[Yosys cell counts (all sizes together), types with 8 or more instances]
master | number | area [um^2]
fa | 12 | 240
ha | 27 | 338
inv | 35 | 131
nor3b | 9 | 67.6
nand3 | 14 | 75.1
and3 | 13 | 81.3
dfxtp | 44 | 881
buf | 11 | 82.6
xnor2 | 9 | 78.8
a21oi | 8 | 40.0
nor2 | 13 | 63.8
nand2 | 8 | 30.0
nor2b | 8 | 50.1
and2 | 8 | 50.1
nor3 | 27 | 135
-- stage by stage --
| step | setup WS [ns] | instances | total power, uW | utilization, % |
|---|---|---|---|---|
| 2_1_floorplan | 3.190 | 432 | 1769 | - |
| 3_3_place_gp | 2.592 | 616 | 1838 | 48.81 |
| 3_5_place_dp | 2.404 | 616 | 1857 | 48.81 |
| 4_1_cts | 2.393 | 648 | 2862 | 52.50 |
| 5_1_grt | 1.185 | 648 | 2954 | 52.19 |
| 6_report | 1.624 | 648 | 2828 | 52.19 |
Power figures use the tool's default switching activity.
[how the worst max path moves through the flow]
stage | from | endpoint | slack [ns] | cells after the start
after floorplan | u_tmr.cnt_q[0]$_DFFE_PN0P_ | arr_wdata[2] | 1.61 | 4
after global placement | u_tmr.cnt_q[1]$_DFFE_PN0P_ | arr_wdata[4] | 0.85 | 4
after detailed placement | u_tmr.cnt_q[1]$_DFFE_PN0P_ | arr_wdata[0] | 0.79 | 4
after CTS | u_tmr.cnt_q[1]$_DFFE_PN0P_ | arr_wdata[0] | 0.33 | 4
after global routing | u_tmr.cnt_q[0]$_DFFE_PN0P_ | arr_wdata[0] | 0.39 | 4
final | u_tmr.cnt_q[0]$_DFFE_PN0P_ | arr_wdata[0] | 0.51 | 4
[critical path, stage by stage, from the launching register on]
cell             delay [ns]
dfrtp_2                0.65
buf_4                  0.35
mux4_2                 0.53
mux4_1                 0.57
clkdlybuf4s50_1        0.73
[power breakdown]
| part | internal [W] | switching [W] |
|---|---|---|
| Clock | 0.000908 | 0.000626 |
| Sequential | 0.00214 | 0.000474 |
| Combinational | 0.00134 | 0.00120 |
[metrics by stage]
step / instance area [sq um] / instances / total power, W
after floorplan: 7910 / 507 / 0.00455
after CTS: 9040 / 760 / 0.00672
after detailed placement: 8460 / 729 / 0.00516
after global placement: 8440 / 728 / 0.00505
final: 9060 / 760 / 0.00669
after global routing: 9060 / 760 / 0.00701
`src/rtl/uart_dmarq_pkg.sv`:
```
package uart_dmarq_pkg;
   localparam int BIT_EN    = 0;
   localparam int BIT_RXCLR = 1;
   localparam int BIT_TXCLR = 2;
   localparam int BIT_MODE  = 3;
   localparam int BIT_TRIG  = 6;

   typedef enum logic {POL_SIMPLE = 1'b0, POL_BURST = 1'b1} policy_e;

   typedef struct packed {
      logic       fifo_en;
      policy_e    policy;
      logic [1:0] trig;
   } cfg_t;
endpackage

```
`src/rtl/uart_dmarq_ctrl.sv`:
```
module uart_dmarq_ctrl
   import uart_dmarq_pkg::*;
#(
   parameter int REG_W = 16
) (
   input  logic             clk,
   input  logic             rst_n,
   input  logic             wr,
   input  logic [REG_W-1:0] wdata,
   output logic [REG_W-1:0] rdata,
   output cfg_t             cfg,
   output logic             rx_flush_now,
   output logic             tx_flush_now,
   output logic             policy_chg,
   output logic             rx_flush_q,
   output logic             tx_flush_q
);
   cfg_t cfg_q;

   assign rx_flush_now = wr & wdata[BIT_RXCLR];
   assign tx_flush_now = wr & wdata[BIT_TXCLR];
   assign policy_chg   = wr & (wdata[BIT_MODE] != cfg_q.policy);

   always_ff @(posedge clk or negedge rst_n) begin
      if (!rst_n) begin
         cfg_q      <= '0;
         rx_flush_q <= 1'b0;
         tx_flush_q <= 1'b0;
      end else begin
         rx_flush_q <= rx_flush_now;
         tx_flush_q <= tx_flush_now;
         if (wr) begin
            cfg_q.fifo_en <= wdata[BIT_EN];
            cfg_q.policy  <= policy_e'(wdata[BIT_MODE]);
            cfg_q.trig    <= wdata[BIT_TRIG+1:BIT_TRIG];
         end
      end
   end

   always_comb begin
      rdata                        = '0;
      rdata[BIT_EN]                = cfg_q.fifo_en;
      rdata[BIT_MODE]              = cfg_q.policy;
      rdata[BIT_TRIG+1:BIT_TRIG]   = cfg_q.trig;
   end

   assign cfg = cfg_q;
endmodule

```
`src/rtl/uart_dmarq_trig.sv`:
```
module uart_dmarq_trig #(
   parameter int DEPTH = 16,
   parameter int CNT_W = $clog2(DEPTH + 1)
) (
   input  logic [1:0]       code,
   input  logic [CNT_W-1:0] count,
   output logic             at_level
);
   localparam logic [CNT_W-1:0] LVL0 = CNT_W'(1);
   localparam logic [CNT_W-1:0] LVL1 = CNT_W'(DEPTH / 4);
   localparam logic [CNT_W-1:0] LVL2 = CNT_W'(DEPTH / 2);
   localparam logic [CNT_W-1:0] LVL3 = CNT_W'(DEPTH - 2);

   logic [CNT_W-1:0] level;

   always_comb begin
      unique case (code)
         2'd0:    level = LVL0;
         2'd1:    level = LVL1;
         2'd2:    level = LVL2;
         default: level = LVL3;
      endcase
   end

   assign at_level = (count >= level);
endmodule

```
`src/rtl/uart_dmarq_latch.sv`:
```
module uart_dmarq_latch (
   input  logic clk,
   input  logic rst_n,
   input  logic flush,
   input  logic drop,
   input  logic raise,
   output logic q
);
   always_ff @(posedge clk or negedge rst_n) begin
      if (!rst_n)     q <= 1'b0;
      else if (flush) q <= 1'b0;
      else if (drop)  q <= 1'b0;
      else if (raise) q <= 1'b1;
   end
endmodule

```
`src/rtl/uart_dma_req_gen.sv`:
```
module uart_dma_req_gen
   import uart_dmarq_pkg::*;
#(
   parameter int REG_W = 16,
   parameter int DEPTH = 16,
   parameter int CNT_W = $clog2(DEPTH + 1)
) (
   input  logic             clk,
   input  logic             rst_n,
   input  logic             reg_wr,
   input  logic [REG_W-1:0] reg_wdata,
   output logic [REG_W-1:0] reg_rdata,
   input  logic [CNT_W-1:0] rx_count,
   input  logic [CNT_W-1:0] tx_count,
   input  logic             rx_hold_full,
   input  logic             tx_hold_empty,
   input  logic             rx_timeout,
   output logic             rx_fifo_clr,
   output logic             tx_fifo_clr,
   output logic             rx_dma_req,
   output logic             tx_dma_req
);
   localparam int NDIR = 2;
   localparam int DRX  = 0;
   localparam int DTX  = 1;
   localparam logic [CNT_W-1:0] FULL_CNT = CNT_W'(DEPTH);

   if (REG_W < 8) begin : g_bad_regw
      $error("REG_W must be at least 8");
   end
   if (DEPTH < 8) begin : g_bad_depth
      $error("DEPTH must be at least 8");
   end

   cfg_t cfg;
   logic rx_flush_now, tx_flush_now, policy_chg;
   logic rx_at_lvl;
   logic rx_empty, tx_empty, tx_full;
   logic burst;
   logic [NDIR-1:0] l_flush, l_drop, l_raise, l_q;

   uart_dmarq_ctrl #(.REG_W(REG_W)) ctrl_i (
      .clk(clk), .rst_n(rst_n), .wr(reg_wr), .wdata(reg_wdata),
      .rdata(reg_rdata), .cfg(cfg),
      .rx_flush_now(rx_flush_now), .tx_flush_now(tx_flush_now),
      .policy_chg(policy_chg),
      .rx_flush_q(rx_fifo_clr), .tx_flush_q(tx_fifo_clr)
   );

   uart_dmarq_trig #(.DEPTH(DEPTH), .CNT_W(CNT_W)) trig_i (
      .code(cfg.trig), .count(rx_count), .at_level(rx_at_lvl)
   );

   assign rx_empty = (rx_count == '0);
   assign tx_empty = (tx_count == '0);
   assign tx_full  = (tx_count >= FULL_CNT);
   assign burst    = cfg.fifo_en & (cfg.policy == POL_BURST);

   assign l_flush[DRX] = rx_flush_now | policy_chg | ~cfg.fifo_en;
   assign l_flush[DTX] = tx_flush_now | policy_chg | ~cfg.fifo_en;
   assign l_drop[DRX]  = rx_empty;
   assign l_drop[DTX]  = tx_full;
   assign l_raise[DRX] = rx_at_lvl | rx_timeout;
   assign l_raise[DTX] = tx_empty;

   for (genvar d = 0; d < NDIR; d++) begin : g_dir
      uart_dmarq_latch lat_i (
         .clk(clk), .rst_n(rst_n),
         .flush(l_flush[d]), .drop(l_drop[d]), .raise(l_raise[d]),
         .q(l_q[d])
      );
   end

   always_comb begin
      if (!cfg.fifo_en) begin
         rx_dma_req = rx_hold_full;
         tx_dma_req = tx_hold_empty;
      end else if (burst) begin
         rx_dma_req = l_q[DRX];
         tx_dma_req = l_q[DTX];
      end else begin
         rx_dma_req = ~rx_empty;
         tx_dma_req = tx_empty;
      end
   end
endmodule

```
## config.mk

```make
export PLATFORM = sky130hd
export DESIGN_NAME = chain_readout_dec
export DESIGN_NICKNAME = d
export VERILOG_FILES = /design/src/rtl/crd_pkg.sv /design/src/rtl/crd_win_dec.sv /design/src/rtl/crd_token_ctrl.sv /design/src/rtl/chain_readout_dec.sv
export SDC_FILE = /design/constraint.sdc
export NUM_CORES = 1
export LEC_CHECK = 0
export ABC_AREA = 0
export CAP_MARGIN = 0
export CORE_MARGIN = 2
export CORE_UTILIZATION = 31
export DETAILED_ROUTE_END_ITERATION = 6
export DONT_BUFFER_PORTS = 1
export GPL_ROUTABILITY_DRIVEN = 0
export PLACE_DENSITY = 0.53
export SKIP_LAST_GASP = 1
export SYNTH_ARGS = -nofsm -noshare
export SYNTH_HDL_FRONTEND = slang
export SYNTH_SLANG_ARGS = --single-unit
export TNS_END_PERCENT = 1
```

## constraint.sdc

```tcl
create_clock -name clk -period 4.3 [get_ports clk]
set_input_delay 0.43 -clock clk [delete_from_list [all_inputs] [get_ports clk]]
set_output_delay 0.43 -clock clk [all_outputs]
set_load 0.05 [all_outputs]
```
==> src/rtl/uart_msr_pkg.sv <==
package uart_msr_pkg;
  localparam int unsigned NLINES = 4;

  // Line index inside every 4-bit line vector
  localparam int unsigned LN_CTS = 0;
  localparam int unsigned LN_DSR = 1;
  localparam int unsigned LN_RI  = 2;
  localparam int unsigned LN_DCD = 3;

  // Lines whose flag fires only on a falling level (rising active-low pin)
  localparam logic [NLINES-1:0] TRAIL_ONLY = 4'b0100;

  typedef struct packed {
    logic [NLINES-1:0] lvl;
    logic [NLINES-1:0] chg;
  } msr_byte_t;
endpackage

==> src/rtl/msr_sync.sv <==
module msr_sync #(
  parameter int unsigned WIDTH  = 4,
  parameter int unsigned STAGES = 2,
  parameter logic        RST_VAL = 1'b1
) (
  input  logic             clk,
  input  logic             rst_n,
  input  logic [WIDTH-1:0] d,
  output logic [WIDTH-1:0] q
);
  logic [WIDTH-1:0] pipe [STAGES];

  for (genvar s = 0; s < STAGES; s++) begin : g_stage
    if (s == 0) begin : g_first
      always_ff @(posedge clk or negedge rst_n)
        if (!rst_n) pipe[s] <= {WIDTH{RST_VAL}};
        else        pipe[s] <= d;
    end else begin : g_next
      always_ff @(posedge clk or negedge rst_n)
        if (!rst_n) pipe[s] <= {WIDTH{RST_VAL}};
        else        pipe[s] <= pipe[s-1];
    end
  end

  assign q = pipe[STAGES-1];
endmodule

==> src/rtl/msr_delta.sv <==
module msr_delta
  import uart_msr_pkg::*;
#(
  parameter int unsigned N = NLINES,
  parameter logic [N-1:0] TRAIL_MASK = TRAIL_ONLY
) (
  input  logic         clk,
  input  logic         rst_n,
  input  logic [N-1:0] src,
  input  logic         clr,
  output logic [N-1:0] lvl_q,
  output logic [N-1:0] flags_q
);
  logic [N-1:0] hit;

  for (genvar i = 0; i < N; i++) begin : g_line
    if (TRAIL_MASK[i]) begin : g_trail
      assign hit[i] = lvl_q[i] & ~src[i];
    end else begin : g_any
      assign hit[i] = lvl_q[i] ^ src[i];
    end
  end

  always_ff @(posedge clk or negedge rst_n)
    if (!rst_n) begin
      lvl_q   <= '0;
      flags_q <= '0;
    end else begin
      lvl_q   <= src;
      flags_q <= (flags_q & ~{N{clr}}) | hit;
    end

  AST_FLAG_STICKY: assert property (@(posedge clk) disable iff (!rst_n)
    !clr |=> ((flags_q & $past(flags_q)) == $past(flags_q)));

  AST_CLR_ON_READ: assert property (@(posedge clk) disable iff (!rst_n)
    clr |=> ((flags_q & ~($past(lvl_q) ^ lvl_q)) == '0));

  for (genvar i = 0; i < N; i++) begin : g_chk
    if (TRAIL_MASK[i]) begin : g_tr
      AST_TRAIL_EDGE: assert property (@(posedge clk) disable iff (!rst_n)
        $rose(flags_q[i]) |-> ($past(lvl_q[i]) && !lvl_q[i]));
    end else begin : g_bo
      AST_ANY_EDGE: assert property (@(posedge clk) disable iff (!rst_n)
        $rose(flags_q[i]) |-> ($past(lvl_q[i]) != lvl_q[i]));
    end
  end
endmodule
## config.mk

```make
export PLATFORM = sky130hd
export DESIGN_NAME = oversamp_rx
export DESIGN_NICKNAME = d
export VERILOG_FILES = /design/src/rtl/oversamp_rx_pkg.sv /design/src/rtl/oversamp_rx_timer.sv /design/src/rtl/oversamp_rx_break.sv /design/src/rtl/oversamp_rx.sv
export SDC_FILE = /design/constraint.sdc
export NUM_CORES = 1
export LEC_CHECK = 0
export BUFFER_PORTS_ARGS = -buffer_cell sky130_fd_sc_hd__buf_2
export CORE_MARGIN = 3
export CORE_UTILIZATION = 45
export DETAILED_ROUTE_END_ITERATION = 8
export HOLD_SLACK_MARGIN = 0.08
export PLACE_DENSITY_LB_ADDON = 0.25
export SLEW_MARGIN = 15
export SYNTH_ARGS = -nofsm -noshare
export SYNTH_HDL_FRONTEND = slang
export SYNTH_HIERARCHICAL = 1
export SYNTH_SLANG_ARGS = --single-unit
export TNS_END_PERCENT = 20
```

## constraint.sdc

```tcl
create_clock -name clk -period 6.7 [get_ports clk]
set_clock_uncertainty 0.2 [all_clocks]
set_input_delay 0.67 -clock clk [delete_from_list [all_inputs] [get_ports clk]]
set_output_delay 0.67 -clock clk [all_outputs]
set_load 0.005 [all_outputs]
```

## src/rtl/oversamp_rx_pkg.sv

```systemverilog
package oversamp_rx_pkg;
   typedef enum logic [2:0] {
      S_IDLE  = 3'd0,
      S_START = 3'd1,
      S_DATA  = 3'd2,
      S_PAR   = 3'd3,
      S_STOP1 = 3'd4,
      S_STOP2 = 3'd5
   } rx_state_t;

   localparam logic [1:0] RATE_OFF = 2'b00;
   localparam logic [1:0] RATE_X1  = 2'b01;
   localparam logic [1:0] RATE_MID = 2'b10;
   localparam logic [1:0] RATE_HI  = 2'b11;
endpackage

```

## src/rtl/oversamp_rx_timer.sv

```systemverilog
module oversamp_rx_timer #(
   parameter int CNT_W = 7
) (
   input  logic             clk,
   input  logic             rst_n,
   input  logic             sync_clr,
   input  logic             tick,
   input  logic             restart,
   input  logic             half,
   input  logic [2:0]       shift,
   output logic             fire
);
   logic [CNT_W-1:0] cnt;
   logic [CNT_W-1:0] full_len;
   logic [CNT_W-1:0] target;

   always_comb begin
      full_len = CNT_W'(1) << shift;
      target   = half ? (full_len >> 1) : full_len;
      fire     = tick && !restart && (cnt == target - CNT_W'(1));
   end

   always_ff @(posedge clk or negedge rst_n) begin
      if (!rst_n)
         cnt <= '0;
      else if (sync_clr || restart)
         cnt <= '0;
      else if (tick)
         cnt <= fire ? '0 : cnt + CNT_W'(1);
   end

   assert_cnt_bound_R2: assert property (@(posedge clk) disable iff (!rst_n)
      (tick && !restart && !sync_clr) |-> (cnt < target));
endmodule

```

## src/rtl/oversamp_rx_break.sv

```systemverilog
module oversamp_rx_break #(
   parameter int LEN_W = 10
) (
   input  logic             clk,
   input  logic             rst_n,
   input  logic             sync_clr,
   input  logic             tick,
   input  logic             rxd,
   input  logic [LEN_W-1:0] limit,
   output logic             brk
);
   localparam logic [LEN_W-1:0] SAT = '1;
   logic [LEN_W-1:0] low_cnt;
   logic [LEN_W-1:0] low_nxt;

   assign low_nxt = (low_cnt == SAT) ? SAT : low_cnt + LEN_W'(1);

   always_ff @(posedge clk or negedge rst_n) begin
      if (!rst_n) begin
         low_cnt <= '0;
         brk     <= 1'b0;
      end else if (sync_clr) begin
         low_cnt <= '0;
         brk     <= 1'b0;
      end else if (tick) begin
         if (rxd) begin
            low_cnt <= '0;
            brk     <= 1'b0;
         end else begin
            low_cnt <= low_nxt;
            if (low_nxt >= limit) brk <= 1'b1;
         end
      end
   end

   assert_brk_release_R10: assert property (@(posedge clk) disable iff (!rst_n)
      (brk && tick && rxd) |=> !brk);
   assert_brk_low_R10: assert property (@(posedge clk) disable iff (!rst_n)
      $rose(brk) |-> $past(!rxd && tick));
endmodule

```

## src/rtl/oversamp_rx.sv

```systemverilog
module oversamp_rx #(
   parameter int LEN_BASE    = 5,
   parameter int LEN_SEL_W   = 2,
   parameter int DIV_MID_LOG = 4,
   parameter int DIV_HI_LOG  = 6
) (
   input  logic       clk,
   input  logic       rst_n,
   input  logic       soft_rst,
   input  logic       rx_tick,
   input  logic       rxd,
   input  logic       rx_en,
   input  logic [1:0] rate_sel,
   input  logic [1:0] len_sel,
   input  logic       par_en,
   input  logic       par_even,
   input  logic       stop_two,
   input  logic       err_clr,
   input  logic       buf_rd,
   output logic [7:0] rx_data,
   output logic       rx_ready,
   output logic       perr,
   output logic       oerr,
   output logic       ferr,
   output logic       brk
);
   import oversamp_rx_pkg::*;

   localparam int DATA_W = LEN_BASE + (1 << LEN_SEL_W) - 1;
   localparam int IDX_W  = $clog2(DATA_W + 1);
   localparam int CNT_W  = DIV_HI_LOG + 1;
   localparam int BRK_W  = DIV_HI_LOG + $clog2(DATA_W + 5) + 1;

   generate
      if (DATA_W != 8) begin : g_bad_width
         $error("oversamp_rx: data width must come out as 8");
      end
      if (DIV_MID_LOG < 1 || DIV_MID_LOG >= DIV_HI_LOG || DIV_HI_LOG > 7) begin : g_bad_div
         $error("oversamp_rx: divider logs must satisfy 1 <= mid < hi <= 7");
      end
   endgenerate

   rx_state_t         state;
   logic [DATA_W-1:0] shreg;
   logic [IDX_W-1:0]  bit_idx;
   logic              acc;
   logic              pend_pe;

   logic [2:0]        shift;
   logic [IDX_W-1:0]  wlen;
   logic [DATA_W-1:0] aligned;
   logic [BRK_W-1:0]  frame_bits;
   logic [BRK_W-1:0]  brk_limit;
   logic              active;
   logic              fire;
   logic              xfer;

   always_comb begin
      case (rate_sel)
         RATE_MID: shift = 3'(DIV_MID_LOG);
         RATE_HI:  shift = 3'(DIV_HI_LOG);
         default:  shift = 3'd0;
      endcase
      wlen       = IDX_W'(LEN_BASE) + IDX_W'(len_sel);
      aligned    = shreg >> (IDX_W'(DATA_W) - wlen);
      frame_bits = BRK_W'(2 + LEN_BASE) + BRK_W'(len_sel) + BRK_W'(par_en) + BRK_W'(stop_two);
      brk_limit  = frame_bits << shift;
      active     = rx_en && (rate_sel != RATE_OFF);
      xfer       = active && fire &&
                   ((state == S_STOP1 && (!rxd || !stop_two)) || state == S_STOP2);
   end

   oversamp_rx_timer #(.CNT_W(CNT_W)) u_timer (
      .clk      (clk),
      .rst_n    (rst_n),
      .sync_clr (soft_rst),
      .tick     (rx_tick),
      .restart  (state == S_IDLE),
      .half     (state == S_START),
      .shift    (shift),
      .fire     (fire)
   );

   oversamp_rx_break #(.LEN_W(BRK_W)) u_break (
      .clk      (clk),
      .rst_n    (rst_n),
      .sync_clr (soft_rst),
      .tick     (rx_tick),
      .rxd      (rxd),
      .limit    (brk_limit),
      .brk      (brk)
   );

   // framing state machine
   always_ff @(posedge clk or negedge rst_n) begin
      if (!rst_n) begin
         state   <= S_IDLE;
         shreg   <= '0;
         bit_idx <= '0;
         acc     <= 1'b0;
         pend_pe <= 1'b0;
      end else if (soft_rst || !active) begin
         state   <= S_IDLE;
      end else begin
         case (state)
            S_IDLE: begin
               shreg   <= '0;
               bit_idx <= '0;
               acc     <= 1'b0;
               pend_pe <= 1'b0;
               if (rx_tick && !rxd)
                  state <= (rate_sel == RATE_X1) ? S_DATA : S_START;
            end
            S_START: if (fire) state <= rxd ? S_IDLE : S_DATA;
            S_DATA: if (fire) begin
               shreg   <= {rxd, shreg[DATA_W-1:1]};
               acc     <= acc ^ rxd;
               bit_idx <= bit_idx + IDX_W'(1);
               if (bit_idx == wlen - IDX_W'(1))
                  state <= par_en ? S_PAR : S_STOP1;
            end
            S_PAR: if (fire) begin
               pend_pe <= ((acc ^ rxd) == par_even);
               state   <= S_STOP1;
            end
            S_STOP1: if (fire) state <= (rxd && stop_two) ? S_STOP2 : S_IDLE;
            S_STOP2: if (fire) state <= S_IDLE;
            default: state <= S_IDLE;
         endcase
      end
   end

   // holding buffer and flags
   always_ff @(posedge clk or negedge rst_n) begin
      if (!rst_n) begin
         rx_data  <= '0;
         rx_ready <= 1'b0;
         perr     <= 1'b0;
         oerr     <= 1'b0;
         ferr     <= 1'b0;
      end else if (soft_rst) begin
         rx_data  <= '0;
         rx_ready <= 1'b0;
         perr     <= 1'b0;
         oerr     <= 1'b0;
         ferr     <= 1'b0;
      end else begin
         if (xfer) rx_data <= aligned;
         rx_ready <= xfer | (rx_ready & ~buf_rd);
         perr     <= (perr & ~err_clr) | (xfer & pend_pe);
         oerr     <= (oerr & ~err_clr) | (xfer & rx_ready & ~buf_rd);
         ferr     <= (ferr & ~err_clr) | (xfer & ~rxd);
      end
   end

   assert_rdy_clear_R7: assert property (@(posedge clk) disable iff (!rst_n)
      (buf_rd && !xfer) |=> !rx_ready);
   assert_oe_cause_R8: assert property (@(posedge clk) disable iff (!rst_n)
      $rose(oerr) |-> $past(rx_ready));
   assert_err_clear_R9: assert property (@(posedge clk) disable iff (!rst_n)
      (err_clr && !xfer) |=> (!perr && !oerr && !ferr));
   assert_fe_stop_R6: assert property (@(posedge clk) disable iff (!rst_n)
      $rose(ferr) |-> $past(state == S_STOP1 || state == S_STOP2));
   assert_idle_off_R11: assert property (@(posedge clk) disable iff (!rst_n)
      !rx_en |=> (state == S_IDLE));
endmodule

```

----------------------------------------

_INSTRUCTIONS TO FOLLOW:_ Copy each line of the data that includes the word "step".

_SOLVED PROBLEM:_
| step | setup WS [ns] | instances | total power, uW | utilization, % |
step / instance area [sq um] / instances / total power, W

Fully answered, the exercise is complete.